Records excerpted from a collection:
==> src/inc/epc_pkg.sv <==
/*
 enhanced parallel port cycle engine: constants, offsets, states.
 assumes a 200 MHz pclk and byte-wide apb registers in the low bits.
*/
// Functional notes
// - two protocol revisions, picked by revision bit of register at 008h
// - with no enhanced cycle running, control outputs follow the port control register
// - watchdog starts with the host strobe; expires after 10 us without wait (the code counts rev 1.7 cycles only while wait is low)
// - on expiry the cycle aborts and printer status bit 0 is set
// - select-in is address strobe, autofeed data strobe, strobe the write indicator
// - busy input is an active-low wait that stretches host cycles via iochrdy
// - rev 1.7 address write: latch sd, drive byte, write low, then strobe
// - rev 1.7: iochrdy low while wait low; never pulled when wait high
// - rev 1.7 write end: write and strobe high before the byte may change
// - rev 1.7 read: strobe, gate byte bus onto sd, release at host end
// - at end of read sd is no longer driven
// - data cycles match address cycles using data strobe and data register
// - rev 1.9 write: after latching, pull iochrdy low and await wait low
// - rev 1.9 write on wait low: write low, drive byte, strobe, await wait high
// - rev 1.9 on wait high: release iochrdy and strobe, await wait low
// - rev 1.9 write end: write high unless another write is pending
// - rev 1.9 read: iochrdy low, strobe on wait low, latch byte on wait high
// - zero-wait-state enabled by bit 7 of port mode register, both revisions
// - zero-wait: wait high gives zws low, iochrdy high; released at host end
// - wait low before host end: iochrdy low, zws not asserted
// - zero-wait reads mirror writes with read strobe and reversed direction
package epc_pkg;
    // ***************
    // register map
    // ***************
    localparam logic [7:0] PCTL_OFS  = 8'h00;
    localparam logic [7:0] PSTS_OFS  = 8'h04;
    localparam logic [7:0] CFG_OFS   = 8'h08;
    localparam logic [7:0] MODE_OFS  = 8'h10;
    localparam int PCTL_WRI   = 0;
    localparam int PCTL_AFD   = 1;
    localparam int PCTL_INIT  = 2;
    localparam int PCTL_SEL   = 3;
    localparam int PCTL_DIR   = 5;
    localparam int CFG_EPP    = 0;
    localparam int CFG_REV19  = 1;
    localparam int MODE_ZWS   = 7;
    localparam int PSTS_TOUT  = 0;
    localparam logic [5:0] PCTL_RST = 6'h00;
    localparam logic [1:0] CFG_RST  = 2'h0;
    // ***************
    // timing
    // ***************
    localparam int CLK_PERIOD_NS = 5;
    localparam int WD_TIME_US    = 10;
    localparam int WD_CYCLES     = WD_TIME_US * 1000 / CLK_PERIOD_NS;
    localparam int WD_W          = 12;
    typedef enum logic [2:0] {
        ST_IDLE, ST_V17, ST_V19_SETUP, ST_V19_STRB, ST_V19_HOLD, ST_END
    } epc_state_t;
endpackage

==> src/inc/epc_wd_if.sv <==
/*
 link between the cycle engine and its watchdog timer.
 assumes both ends run on pclk.
*/
`timescale 1ns/1ps
interface epc_wd_if;
    logic run;
    logic expire;
    modport eng (output run, input expire);
    modport tmr (input run, output expire);
endinterface
==> src/hw/epc_engine.sv <==
/*
 enhanced parallel port cycle engine with apb control registers.
 assumes isa strobes, selects, sd and all peripheral pins are asynchronous.
*/
`timescale 1ns/1ps
module epc_engine (
    // clock and reset
    input  wire logic        pclk,
    input  wire logic        presetn,
    // apb
    input  wire logic [7:0]  paddr,
    input  wire logic        psel,
    input  wire logic        penable,
    input  wire logic        pwrite,
    input  wire logic [31:0] pwdata,
    output logic      [31:0] prdata,
    output logic             pready,
    output logic             pslverr,
    // isa host
    input  wire logic        host_rd_n,
    input  wire logic        host_wr_n,
    input  wire logic        host_addr_sel,
    input  wire logic        host_data_sel,
    input  wire logic [7:0]  sd_in,
    output logic      [7:0]  sd_out,
    output logic             sd_oe_n,
    output logic             iochrdy_out,
    output logic             iochrdy_oe_n,
    output logic             zero_wait_state_n,
    // peripheral
    output logic             strobe_out_n,
    output logic             autofeed_out_n,
    output logic             select_in_n,
    output logic             init_out_n,
    input  wire logic [7:0]  periph_byte_bus_in,
    output logic      [7:0]  periph_byte_bus_out,
    output logic             periph_byte_bus_oe_n,
    input  wire logic        busy_in,
    input  wire logic        ack_in_n,
    input  wire logic        error_in_n,
    input  wire logic        slct_in,
    input  wire logic        paper_end_in
);
    // ***************
    // pin synchronisers
    // ***************
    localparam int SW = 25;
    logic [SW-1:0] raw;
    logic [SW-1:0] meta_reg;
    logic [SW-1:0] sync_reg;

    assign raw = {periph_byte_bus_in, sd_in, host_rd_n, host_wr_n, host_addr_sel,
                  host_data_sel, busy_in, ack_in_n, error_in_n, slct_in, paper_end_in};

    genvar gi;
    generate
        for (gi = 0; gi < SW; gi++)
        begin : g_sync
            always_ff @(posedge pclk or negedge presetn)
            begin
                if (!presetn)
                begin
                    meta_reg[gi] <= 1'b1;
                    sync_reg[gi] <= 1'b1;
                end
                else
                begin
                    meta_reg[gi] <= raw[gi];
                    sync_reg[gi] <= meta_reg[gi];
                end
            end
        end
    endgenerate

    logic [7:0] pd_s;
    logic [7:0] sd_s;
    logic       rd_s;
    logic       wr_s;
    logic       asel_s;
    logic       dsel_s;
    logic       wait_lo;
    logic [3:0] stat_s;

    assign pd_s    = sync_reg[24:17];
    assign sd_s    = sync_reg[16:9];
    assign rd_s    = ~sync_reg[8];
    assign wr_s    = ~sync_reg[7];
    assign asel_s  = sync_reg[6];
    assign dsel_s  = sync_reg[5];
    assign wait_lo = ~sync_reg[4];
    assign stat_s  = sync_reg[3:0];

    // ***************
    // registers and watchdog link
    // ***************
    logic [5:0] pctl_reg;
    logic [1:0] cfg_reg;
    logic       zws_en_reg;
    logic       tout_reg;
    logic       host_act;
    logic       start;
    logic       abort;
    epc_pkg::epc_state_t state, state_next;
    logic       cyc_read;
    logic       cyc_data;
    logic       cyc_on;
    logic       slow_reg;
    logic       keep_reg;
    logic       rel_reg;
    logic       pend;
    logic       apb_wr;

    epc_wd_if wdl ();

    epc_watchdog u_wd (
        .pclk    (pclk),
        .presetn (presetn),
        .wd      (wdl.tmr)
    );

    assign host_act = (rd_s || wr_s) && (asel_s || dsel_s);
    assign start    = cfg_reg[epc_pkg::CFG_EPP] && host_act;
    assign abort    = wdl.expire;
    assign cyc_on   = cyc_read ? rd_s : wr_s;
    assign pend     = rel_reg && wr_s && (asel_s || dsel_s) && cfg_reg[epc_pkg::CFG_EPP];
    // stall window: waiting on the peripheral, not on the host
    assign wdl.run  = (state == epc_pkg::ST_V17 && wait_lo)
                   || state == epc_pkg::ST_V19_SETUP || state == epc_pkg::ST_V19_STRB;

    // ***************
    // cycle sequencer
    // ***************
    always_comb
    begin
        state_next = state;
        unique case (state)
            epc_pkg::ST_IDLE:
                if (start)
                    state_next = (zws_en_reg || !cfg_reg[epc_pkg::CFG_REV19])
                               ? epc_pkg::ST_V17 : epc_pkg::ST_V19_SETUP;
            epc_pkg::ST_V17:
                if (abort)
                    state_next = epc_pkg::ST_END;
                else if (!cyc_on)
                    state_next = epc_pkg::ST_IDLE;
            epc_pkg::ST_V19_SETUP:
                if (abort)
                    state_next = epc_pkg::ST_END;
                else if (wait_lo)
                    state_next = epc_pkg::ST_V19_STRB;
            epc_pkg::ST_V19_STRB:
                if (abort)
                    state_next = epc_pkg::ST_END;
                else if (!wait_lo)
                    state_next = epc_pkg::ST_V19_HOLD;
            epc_pkg::ST_V19_HOLD:
                if (cyc_read)
                begin
                    if (!cyc_on)
                        state_next = epc_pkg::ST_IDLE;
                end
                else if (wait_lo)
                    state_next = pend ? epc_pkg::ST_V19_SETUP
                               : (rel_reg ? epc_pkg::ST_IDLE : epc_pkg::ST_END);
            epc_pkg::ST_END:
                if (!cyc_on)
                    state_next = epc_pkg::ST_IDLE;
        endcase
    end

    always_ff @(posedge pclk or negedge presetn)
    begin
        if (!presetn)
            state <= epc_pkg::ST_IDLE;
        else
            state <= state_next;
    end

    // per-cycle bookkeeping
    always_ff @(posedge pclk or negedge presetn)
    begin
        if (!presetn)
        begin
            cyc_read <= 1'b0;
            cyc_data <= 1'b0;
            slow_reg <= 1'b0;
            keep_reg <= 1'b0;
            rel_reg  <= 1'b0;
        end
        else
        begin
            if (state == epc_pkg::ST_IDLE && start)
            begin
                cyc_read <= rd_s;
                cyc_data <= dsel_s;
                slow_reg <= 1'b0;
                rel_reg  <= 1'b0;
            end
            else if (state == epc_pkg::ST_V19_HOLD && !cyc_read && wait_lo && pend)
            begin
                cyc_data <= dsel_s;
                keep_reg <= 1'b1;
                rel_reg  <= 1'b0;
            end
            else
            begin
                if (state == epc_pkg::ST_V17 && wait_lo)
                    slow_reg <= 1'b1;
                if (state != epc_pkg::ST_V19_SETUP)
                    keep_reg <= 1'b0;
                if (!cyc_on)
                    rel_reg <= 1'b1;
            end
        end
    end

    // ***************
    // peripheral control outputs
    // ***************
    logic strb_next;
    logic wrind_next;
    logic rd_nx;
    logic keep_nx;
    logic data_nx;

    // plain nets: a continuous assign would not wake on what a function reads
    assign rd_nx      = (state == epc_pkg::ST_IDLE) ? rd_s : cyc_read;
    assign keep_nx    = (state == epc_pkg::ST_V19_HOLD) ? pend : keep_reg;
    assign data_nx    = (state == epc_pkg::ST_IDLE || state == epc_pkg::ST_V19_HOLD)
                      ? dsel_s : cyc_data;
    assign strb_next  = state_next == epc_pkg::ST_V17 || state_next == epc_pkg::ST_V19_STRB;
    assign wrind_next = !rd_nx && (state_next == epc_pkg::ST_V17
                     || state_next == epc_pkg::ST_V19_STRB || state_next == epc_pkg::ST_V19_HOLD
                     || (state_next == epc_pkg::ST_V19_SETUP && keep_nx));

    always_ff @(posedge pclk or negedge presetn)
    begin
        if (!presetn)
        begin
            strobe_out_n   <= 1'b1;
            autofeed_out_n <= 1'b1;
            select_in_n    <= 1'b1;
            init_out_n     <= 1'b1;
        end
        else
        begin
            init_out_n <= ~pctl_reg[epc_pkg::PCTL_INIT];
            if (state_next == epc_pkg::ST_IDLE)
            begin
                strobe_out_n   <= ~pctl_reg[epc_pkg::PCTL_WRI];
                autofeed_out_n <= ~pctl_reg[epc_pkg::PCTL_AFD];
                select_in_n    <= ~pctl_reg[epc_pkg::PCTL_SEL];
            end
            else
            begin
                strobe_out_n   <= ~wrind_next;
                autofeed_out_n <= ~(strb_next && data_nx);
                select_in_n    <= ~(strb_next && !data_nx);
            end
        end
    end

    // ***************
    // byte buses
    // ***************
    always_ff @(posedge pclk or negedge presetn)
    begin
        if (!presetn)
        begin
            periph_byte_bus_out  <= 8'h00;
            periph_byte_bus_oe_n <= 1'b1;
            sd_out               <= 8'h00;
            sd_oe_n              <= 1'b1;
        end
        else
        begin
            if ((state == epc_pkg::ST_IDLE && start && wr_s)
                || (state == epc_pkg::ST_V19_HOLD && !cyc_read && wait_lo && pend))
                periph_byte_bus_out <= sd_s;
            if (state_next == epc_pkg::ST_IDLE)
                periph_byte_bus_oe_n <= pctl_reg[epc_pkg::PCTL_DIR];
            else
                periph_byte_bus_oe_n <= rd_nx
                                     || (state_next == epc_pkg::ST_V19_SETUP && !keep_nx);
            if (state == epc_pkg::ST_V17 || (state == epc_pkg::ST_V19_STRB && !wait_lo))
                sd_out <= pd_s;
            sd_oe_n <= !(rd_nx && state_next != epc_pkg::ST_IDLE);
        end
    end

    // ***************
    // host wait lines
    // ***************
    always_ff @(posedge pclk or negedge presetn)
    begin
        if (!presetn)
        begin
            iochrdy_out       <= 1'b0;
            iochrdy_oe_n      <= 1'b1;
            zero_wait_state_n <= 1'b1;
        end
        else
        begin
            iochrdy_out       <= 1'b0;
            iochrdy_oe_n      <= !((state_next == epc_pkg::ST_V17 && wait_lo)
                              || state_next == epc_pkg::ST_V19_SETUP
                              || state_next == epc_pkg::ST_V19_STRB);
            zero_wait_state_n <= !(state_next == epc_pkg::ST_V17 && zws_en_reg
                              && !wait_lo && !slow_reg && state != epc_pkg::ST_IDLE);
        end
    end

    // ***************
    // apb registers
    // ***************
    logic       map_hit;
    logic [7:0] rd_val;

    assign apb_wr = psel && penable && pwrite && pready;

    always_comb
    begin
        map_hit = 1'b1;
        rd_val  = 8'h00;
        unique case (paddr)
            epc_pkg::PCTL_OFS:  rd_val = {2'b00, pctl_reg};
            epc_pkg::PSTS_OFS:  rd_val = {stat_s, sync_reg[4], 2'b00, tout_reg};
            epc_pkg::CFG_OFS:   rd_val = {6'h00, cfg_reg};
            epc_pkg::MODE_OFS:  rd_val = {zws_en_reg, 7'h00};
            default:            map_hit = 1'b0;
        endcase
    end

    always_ff @(posedge pclk or negedge presetn)
    begin
        if (!presetn)
        begin
            pready  <= 1'b0;
            pslverr <= 1'b0;
            prdata  <= 32'h0000_0000;
        end
        else
        begin
            pready  <= psel && !penable;
            pslverr <= psel && !penable && !map_hit;
            if (psel && !penable)
                prdata <= {24'h00_0000, rd_val};
        end
    end

    always_ff @(posedge pclk or negedge presetn)
    begin
        if (!presetn)
        begin
            pctl_reg   <= epc_pkg::PCTL_RST;
            cfg_reg    <= epc_pkg::CFG_RST;
            zws_en_reg <= 1'b0;
        end
        else if (apb_wr)
        begin
            if (paddr == epc_pkg::PCTL_OFS)
                pctl_reg <= pwdata[5:0];
            if (paddr == epc_pkg::CFG_OFS)
                cfg_reg <= pwdata[1:0];
            if (paddr == epc_pkg::MODE_OFS)
                zws_en_reg <= pwdata[epc_pkg::MODE_ZWS];
        end
    end

    // timeout flag: write one clears, an expiry in the same cycle wins
    always_ff @(posedge pclk or negedge presetn)
    begin
        if (!presetn)
            tout_reg <= 1'b0;
        else if (abort)
            tout_reg <= 1'b1;
        else if (apb_wr && paddr == epc_pkg::PSTS_OFS && pwdata[epc_pkg::PSTS_TOUT])
            tout_reg <= 1'b0;
    end

    // ***************
    // checks
    // ***************
    logic [epc_pkg::WD_W-1:0] stall_cnt;

    always_ff @(posedge pclk or negedge presetn)
    begin
        if (!presetn)
            stall_cnt <= '0;
        else
            stall_cnt <= wdl.run ? stall_cnt + 1'b1 : '0;
    end
endmodule

==> src/hw/epc_watchdog.sv <==
/*
 watchdog: counts cycles while the engine stalls on the peripheral.
 assumes run drops within a cycle of expire.
*/
`timescale 1ns/1ps
module epc_watchdog (
    // clock and reset
    input  wire logic pclk,
    input  wire logic presetn,
    // engine side
    epc_wd_if.tmr     wd
);
    logic [epc_pkg::WD_W-1:0] cnt_reg;
    logic                     exp_reg;

    assign wd.expire = exp_reg;

    // count restarts whenever the stall ends, so each cycle gets the full window
    always_ff @(posedge pclk or negedge presetn)
    begin
        if (!presetn)
        begin
            cnt_reg <= '0;
            exp_reg <= 1'b0;
        end
        else if (!wd.run || exp_reg)
        begin
            cnt_reg <= '0;
            exp_reg <= 1'b0;
        end
        else
        begin
            cnt_reg <= cnt_reg + 1'b1;
            exp_reg <= (cnt_reg == epc_pkg::WD_W'(epc_pkg::WD_CYCLES - 2));
        end
    end
endmodule

==> config.mk <==
export PLATFORM = sky130hd
export DESIGN_NAME = epc_engine
export DESIGN_NICKNAME = d
export VERILOG_FILES = /design/src/inc/epc_pkg.sv /design/src/inc/epc_wd_if.sv /design/src/hw/epc_engine.sv /design/src/hw/epc_watchdog.sv
export SDC_FILE = /design/constraint.sdc
export NUM_CORES = 1
export LEC_CHECK = 0
export ABC_AREA = 1
export BUFFER_PORTS_ARGS = -buffer_cell sky130_fd_sc_hd__buf_2
export CAP_MARGIN = 5
export CORE_ASPECT_RATIO = 1.25
export CORE_MARGIN = 2
export CORE_UTILIZATION = 45
export CTS_CLUSTER_DIAMETER = 150
export DETAILED_ROUTE_END_ITERATION = 12
export PLACE_DENSITY_LB_ADDON = 0.08
export RECOVER_POWER = 100
export SYNTH_ARGS = -nofsm -noshare
export SYNTH_HDL_FRONTEND = slang
export SYNTH_SLANG_ARGS = --single-unit
==> constraint.sdc <==
create_clock -name pclk -period 3.1 [get_ports pclk]
set_input_delay 0.155 -clock pclk [delete_from_list [all_inputs] [get_ports pclk]]
set_output_delay 0.155 -clock pclk [all_outputs]
set_load 0.01 [all_outputs]
After elaboration in Yosys (flattened, before gate mapping)
Cells that the tools add are included.

Bitwise logic cells: 11. $add $sub $neg: 1. Reductions and logical operators: 72. Eq/ne operators: 16. Muxes and demuxes: 37.

Operators with widths (number): two-way mux 3 bit (11); case mux 8 bit (4 select lines) (1); logical AND 1 bit (30); two-way mux 1 bit (22); case mux 3 bit (6 select lines) (1); logical OR 1 bit (15); adder 12 x 1 -> 12 bit, second input constant (1); == test 12 x 11 -> 1 bit, second input constant (1); == test 3 x 2 -> 1 bit, second input constant (4); logical NOT 1 bit (12); two-way mux 12 bit (1); NOT 1 bit (11); AND reduction 2 bit (5); == test 3 bit, second input constant (3); == test 8 x 3 -> 1 bit, second input constant (1); == test 8 x 4 -> 1 bit, second input constant (1); == test 8 x 5 -> 1 bit, second input constant (1); logical NOT 8 bit (1); nonzero test 2 bit (4); == test 3 x 1 -> 1 bit, second input constant (2); logical NOT 3 bit (2); nonzero test 3 bit (2); OR reduction 4 bit (1); inequality test 3 x 1 -> 1 bit, second input constant (1); 3 further kinds (3).

Output and inout bits: 59. Flip-flop bits (word level): 115. Input bits: 70.

Depth between registers and ports, before layout
Depth in word-level cells: 15. Depth in mapped cells: 13.

By module
From an unflattened synthesis, not the netlist that was laid out.

Cell total of the unflattened synthesis: 474. Area, all modules: 4764.6 µm².

By module, submodules not included: epc_engine (cells an instance 389, area each 4091.4 µm², times used 1); epc_watchdog (cells an instance 85, area each 673.1 µm², times used 1).

Least setup slack after synthesis
OpenSTA, ideal clock, no wires.

Kind: register to register. From: register sync_reg[5], in the netlist dsel_s. To: register periph_byte_bus_out[0]. Path buffers: 1. Data required time: 2979 ps. Arrival time: 1417 ps. Setup slack: 1563 ps. Stages on the path, launching flop included: 9. Cell sequence: dfstp_2 -> inv_2 -> nand2_1 -> nand2_1 -> nor2_1 -> nand4_2 -> a21oi_4 -> buf_6 -> o21ai_1.

Cells in the longest elaborated chain, start to end: 6. Elaborated cells on any way between the ends: 9. Those cells by class: reduce/logical: 9.

Ends and longest elaborated chain: start, declared (RTL line epc_engine.sv:50) `logic [SW-1:0] sync_reg;`; start signal, assigned by index (RTL line epc_engine.sv:69) `sync_reg[gi] <= meta_reg[gi];`; logical OR 1 bit (*) (RTL line epc_engine.sv:121, epc_engine.sv:125); logical AND 1 bit (RTL line epc_engine.sv:121) `assign host_act = (rd_s || wr_s) && (asel_s || dsel_s);`; logical AND 1 bit (RTL line epc_engine.sv:122) `assign start = cfg_reg[epc_pkg::CFG_EPP] && host_act;`; logical AND 1 bit (2 in series) (RTL line epc_engine.sv:277) `if ((state == epc_pkg::ST_IDLE && start && wr_s)`; logical OR 1 bit (*) (RTL line epc_engine.sv:278) `|| (state == epc_pkg::ST_V19_HOLD && !cyc_read && wait_lo && pend))`; end signal, assigned (RTL line epc_engine.sv:279) `periph_byte_bus_out <= sd_s;`; end, declared (RTL line epc_engine.sv:36) `output logic [7:0] periph_byte_bus_out,`.

Mark *: on every way between the ends. The rest lies on a longest branch, timed or not. A chain may end at the register's enable or synchronous reset.

Worst setup path after layout
From: register state[0]. To: register periph_byte_bus_out[3].

Cells in the longest elaborated chain, start to end: 5. Elaborated cells on any way between the ends: 8. Those cells by class: eq/ne: 1; reduce/logical: 7.

Ends and longest elaborated chain: start, declared (RTL line epc_engine.sv:103) `epc_pkg::epc_state_t state, state_next;`; start signal, assigned (RTL line epc_engine.sv:174) `state <= epc_pkg::ST_IDLE;`; start signal, assigned (RTL line epc_engine.sv:176) `state <= state_next;`; == test 3 bit (RTL line epc_engine.sv:278); logical AND 1 bit (3 in series) (RTL line epc_engine.sv:278); logical OR 1 bit (*) (RTL line epc_engine.sv:278).

Marks and branches as above.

Work instruction:
Would you please return all lines of the data that include the word "assumes"?

Answer section:
 assumes a 200 MHz pclk and byte-wide apb registers in the low bits.
 assumes both ends run on pclk.
 assumes isa strobes, selects, sd and all peripheral pins are asynchronous.
 assumes run drops within a cycle of expire.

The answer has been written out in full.